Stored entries
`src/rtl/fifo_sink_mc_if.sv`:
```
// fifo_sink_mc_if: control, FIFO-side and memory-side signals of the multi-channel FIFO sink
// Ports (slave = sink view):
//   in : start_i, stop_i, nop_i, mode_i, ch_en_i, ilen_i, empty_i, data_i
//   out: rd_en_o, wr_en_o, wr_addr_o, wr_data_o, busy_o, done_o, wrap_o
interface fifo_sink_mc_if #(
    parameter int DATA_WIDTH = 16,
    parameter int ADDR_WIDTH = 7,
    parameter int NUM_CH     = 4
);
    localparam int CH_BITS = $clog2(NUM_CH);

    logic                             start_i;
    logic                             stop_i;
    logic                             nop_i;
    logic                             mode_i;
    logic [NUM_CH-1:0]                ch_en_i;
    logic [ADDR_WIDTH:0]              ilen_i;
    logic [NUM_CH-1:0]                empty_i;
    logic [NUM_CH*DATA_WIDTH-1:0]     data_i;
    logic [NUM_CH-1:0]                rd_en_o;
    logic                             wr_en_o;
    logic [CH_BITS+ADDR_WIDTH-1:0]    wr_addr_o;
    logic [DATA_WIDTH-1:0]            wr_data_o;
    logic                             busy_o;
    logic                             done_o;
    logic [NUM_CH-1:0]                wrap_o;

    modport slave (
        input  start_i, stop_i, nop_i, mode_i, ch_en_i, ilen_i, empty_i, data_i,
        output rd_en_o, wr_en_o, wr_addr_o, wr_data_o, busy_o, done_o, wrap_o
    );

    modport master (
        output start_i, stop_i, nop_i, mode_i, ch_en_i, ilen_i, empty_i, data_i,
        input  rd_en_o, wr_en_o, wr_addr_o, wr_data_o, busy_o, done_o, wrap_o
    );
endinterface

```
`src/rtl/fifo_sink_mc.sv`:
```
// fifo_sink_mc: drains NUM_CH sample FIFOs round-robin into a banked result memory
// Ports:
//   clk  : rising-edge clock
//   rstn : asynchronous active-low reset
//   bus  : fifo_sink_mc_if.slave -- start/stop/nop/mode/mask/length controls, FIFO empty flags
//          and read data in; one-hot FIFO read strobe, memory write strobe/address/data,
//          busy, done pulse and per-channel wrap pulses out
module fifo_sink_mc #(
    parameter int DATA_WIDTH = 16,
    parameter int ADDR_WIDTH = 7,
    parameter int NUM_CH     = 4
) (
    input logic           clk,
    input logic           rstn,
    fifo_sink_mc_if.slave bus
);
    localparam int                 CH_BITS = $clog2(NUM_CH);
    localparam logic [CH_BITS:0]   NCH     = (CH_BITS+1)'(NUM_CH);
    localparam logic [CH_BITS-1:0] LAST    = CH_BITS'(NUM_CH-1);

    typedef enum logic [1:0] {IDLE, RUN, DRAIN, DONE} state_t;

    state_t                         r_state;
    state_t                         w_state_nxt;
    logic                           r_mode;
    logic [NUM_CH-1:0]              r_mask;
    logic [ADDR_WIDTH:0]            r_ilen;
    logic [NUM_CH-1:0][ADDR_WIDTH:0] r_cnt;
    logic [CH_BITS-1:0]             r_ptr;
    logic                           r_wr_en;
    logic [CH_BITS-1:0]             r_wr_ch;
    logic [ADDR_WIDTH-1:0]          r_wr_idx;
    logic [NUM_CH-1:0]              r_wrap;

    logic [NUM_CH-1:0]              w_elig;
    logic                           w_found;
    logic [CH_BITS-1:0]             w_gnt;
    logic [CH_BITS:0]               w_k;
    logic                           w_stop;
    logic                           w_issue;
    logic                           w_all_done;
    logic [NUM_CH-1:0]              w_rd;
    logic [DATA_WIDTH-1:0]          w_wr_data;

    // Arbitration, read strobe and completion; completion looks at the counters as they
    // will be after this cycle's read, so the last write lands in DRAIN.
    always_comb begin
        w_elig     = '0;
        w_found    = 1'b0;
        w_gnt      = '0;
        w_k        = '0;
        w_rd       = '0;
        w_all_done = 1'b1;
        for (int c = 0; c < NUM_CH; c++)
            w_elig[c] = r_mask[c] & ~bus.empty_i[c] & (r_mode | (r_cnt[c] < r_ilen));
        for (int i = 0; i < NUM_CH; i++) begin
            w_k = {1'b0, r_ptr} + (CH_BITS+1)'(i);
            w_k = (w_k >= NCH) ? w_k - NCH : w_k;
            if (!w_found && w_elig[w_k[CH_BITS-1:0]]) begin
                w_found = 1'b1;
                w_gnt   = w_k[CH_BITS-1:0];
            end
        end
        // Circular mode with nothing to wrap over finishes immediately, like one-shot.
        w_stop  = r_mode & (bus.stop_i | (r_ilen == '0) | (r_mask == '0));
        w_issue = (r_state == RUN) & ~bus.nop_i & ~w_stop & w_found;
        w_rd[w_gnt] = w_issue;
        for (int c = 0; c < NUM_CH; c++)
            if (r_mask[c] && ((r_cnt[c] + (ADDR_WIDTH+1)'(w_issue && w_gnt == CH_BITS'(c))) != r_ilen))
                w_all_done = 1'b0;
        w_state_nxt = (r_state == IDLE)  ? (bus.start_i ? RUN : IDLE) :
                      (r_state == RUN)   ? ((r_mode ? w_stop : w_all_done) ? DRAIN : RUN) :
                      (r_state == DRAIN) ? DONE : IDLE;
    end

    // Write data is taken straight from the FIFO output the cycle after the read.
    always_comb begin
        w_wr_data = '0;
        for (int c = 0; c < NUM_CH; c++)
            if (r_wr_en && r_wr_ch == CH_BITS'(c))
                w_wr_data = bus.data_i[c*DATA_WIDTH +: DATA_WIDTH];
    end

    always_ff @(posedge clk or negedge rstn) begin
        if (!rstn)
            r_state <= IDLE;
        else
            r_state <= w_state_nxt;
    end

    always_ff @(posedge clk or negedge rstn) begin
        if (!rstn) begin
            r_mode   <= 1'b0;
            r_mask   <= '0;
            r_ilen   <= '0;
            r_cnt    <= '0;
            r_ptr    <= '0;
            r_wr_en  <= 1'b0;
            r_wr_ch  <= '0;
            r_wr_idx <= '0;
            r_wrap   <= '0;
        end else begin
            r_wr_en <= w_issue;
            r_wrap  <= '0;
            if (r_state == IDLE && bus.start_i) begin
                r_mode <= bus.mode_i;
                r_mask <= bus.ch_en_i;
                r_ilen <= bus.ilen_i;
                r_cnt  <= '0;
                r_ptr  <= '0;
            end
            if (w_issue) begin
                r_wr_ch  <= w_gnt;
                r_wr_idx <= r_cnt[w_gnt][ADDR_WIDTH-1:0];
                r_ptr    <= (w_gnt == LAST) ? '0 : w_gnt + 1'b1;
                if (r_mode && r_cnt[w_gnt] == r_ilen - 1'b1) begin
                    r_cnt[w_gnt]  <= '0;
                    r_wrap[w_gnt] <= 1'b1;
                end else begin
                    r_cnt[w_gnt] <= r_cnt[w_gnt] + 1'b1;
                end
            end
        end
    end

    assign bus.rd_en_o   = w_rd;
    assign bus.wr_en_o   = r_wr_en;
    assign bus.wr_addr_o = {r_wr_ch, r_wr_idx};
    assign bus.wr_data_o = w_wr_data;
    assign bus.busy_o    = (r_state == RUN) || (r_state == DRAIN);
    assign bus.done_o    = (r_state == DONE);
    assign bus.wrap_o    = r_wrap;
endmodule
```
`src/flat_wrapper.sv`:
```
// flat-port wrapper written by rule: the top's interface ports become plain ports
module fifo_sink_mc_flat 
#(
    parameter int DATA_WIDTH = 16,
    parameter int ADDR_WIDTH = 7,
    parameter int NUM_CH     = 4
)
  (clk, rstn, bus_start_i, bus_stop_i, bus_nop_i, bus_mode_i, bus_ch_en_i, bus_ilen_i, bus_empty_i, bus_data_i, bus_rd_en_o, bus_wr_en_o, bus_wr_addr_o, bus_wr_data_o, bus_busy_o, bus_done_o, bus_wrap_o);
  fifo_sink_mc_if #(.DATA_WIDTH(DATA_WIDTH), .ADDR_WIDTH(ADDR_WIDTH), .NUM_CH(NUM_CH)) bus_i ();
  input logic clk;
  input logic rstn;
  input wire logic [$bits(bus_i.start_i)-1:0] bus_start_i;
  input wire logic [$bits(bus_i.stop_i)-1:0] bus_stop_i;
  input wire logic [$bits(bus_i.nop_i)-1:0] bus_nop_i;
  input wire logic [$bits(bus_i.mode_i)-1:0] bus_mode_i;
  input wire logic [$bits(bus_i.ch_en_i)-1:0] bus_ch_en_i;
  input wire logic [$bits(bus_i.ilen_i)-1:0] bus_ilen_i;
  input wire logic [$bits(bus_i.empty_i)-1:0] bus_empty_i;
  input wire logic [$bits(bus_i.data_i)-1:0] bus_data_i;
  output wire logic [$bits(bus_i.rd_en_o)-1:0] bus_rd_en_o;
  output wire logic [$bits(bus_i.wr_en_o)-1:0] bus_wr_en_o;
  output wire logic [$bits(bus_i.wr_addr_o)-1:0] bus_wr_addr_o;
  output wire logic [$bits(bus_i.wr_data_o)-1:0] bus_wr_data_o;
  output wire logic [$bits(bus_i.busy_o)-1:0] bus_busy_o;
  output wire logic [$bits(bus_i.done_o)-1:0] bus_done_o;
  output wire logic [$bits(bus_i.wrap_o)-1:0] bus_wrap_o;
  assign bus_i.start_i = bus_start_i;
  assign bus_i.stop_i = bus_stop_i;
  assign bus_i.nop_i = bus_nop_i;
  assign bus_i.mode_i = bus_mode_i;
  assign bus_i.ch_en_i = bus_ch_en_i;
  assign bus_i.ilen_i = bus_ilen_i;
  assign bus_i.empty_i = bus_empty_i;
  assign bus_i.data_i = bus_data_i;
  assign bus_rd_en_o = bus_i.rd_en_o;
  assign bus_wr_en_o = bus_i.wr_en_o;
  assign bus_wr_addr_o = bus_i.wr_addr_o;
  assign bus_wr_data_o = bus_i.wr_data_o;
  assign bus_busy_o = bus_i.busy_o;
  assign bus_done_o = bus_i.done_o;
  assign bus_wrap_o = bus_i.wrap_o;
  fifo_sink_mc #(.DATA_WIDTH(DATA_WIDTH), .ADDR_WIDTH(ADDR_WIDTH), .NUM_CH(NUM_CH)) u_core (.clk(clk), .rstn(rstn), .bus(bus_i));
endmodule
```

▶ [Work request]:
Reproduce each line from the data that has "after" in it.

▶ [Exercise answer]:
    // will be after this cycle's read, so the last write lands in DRAIN.
    // Write data is taken straight from the FIFO output the cycle after the read.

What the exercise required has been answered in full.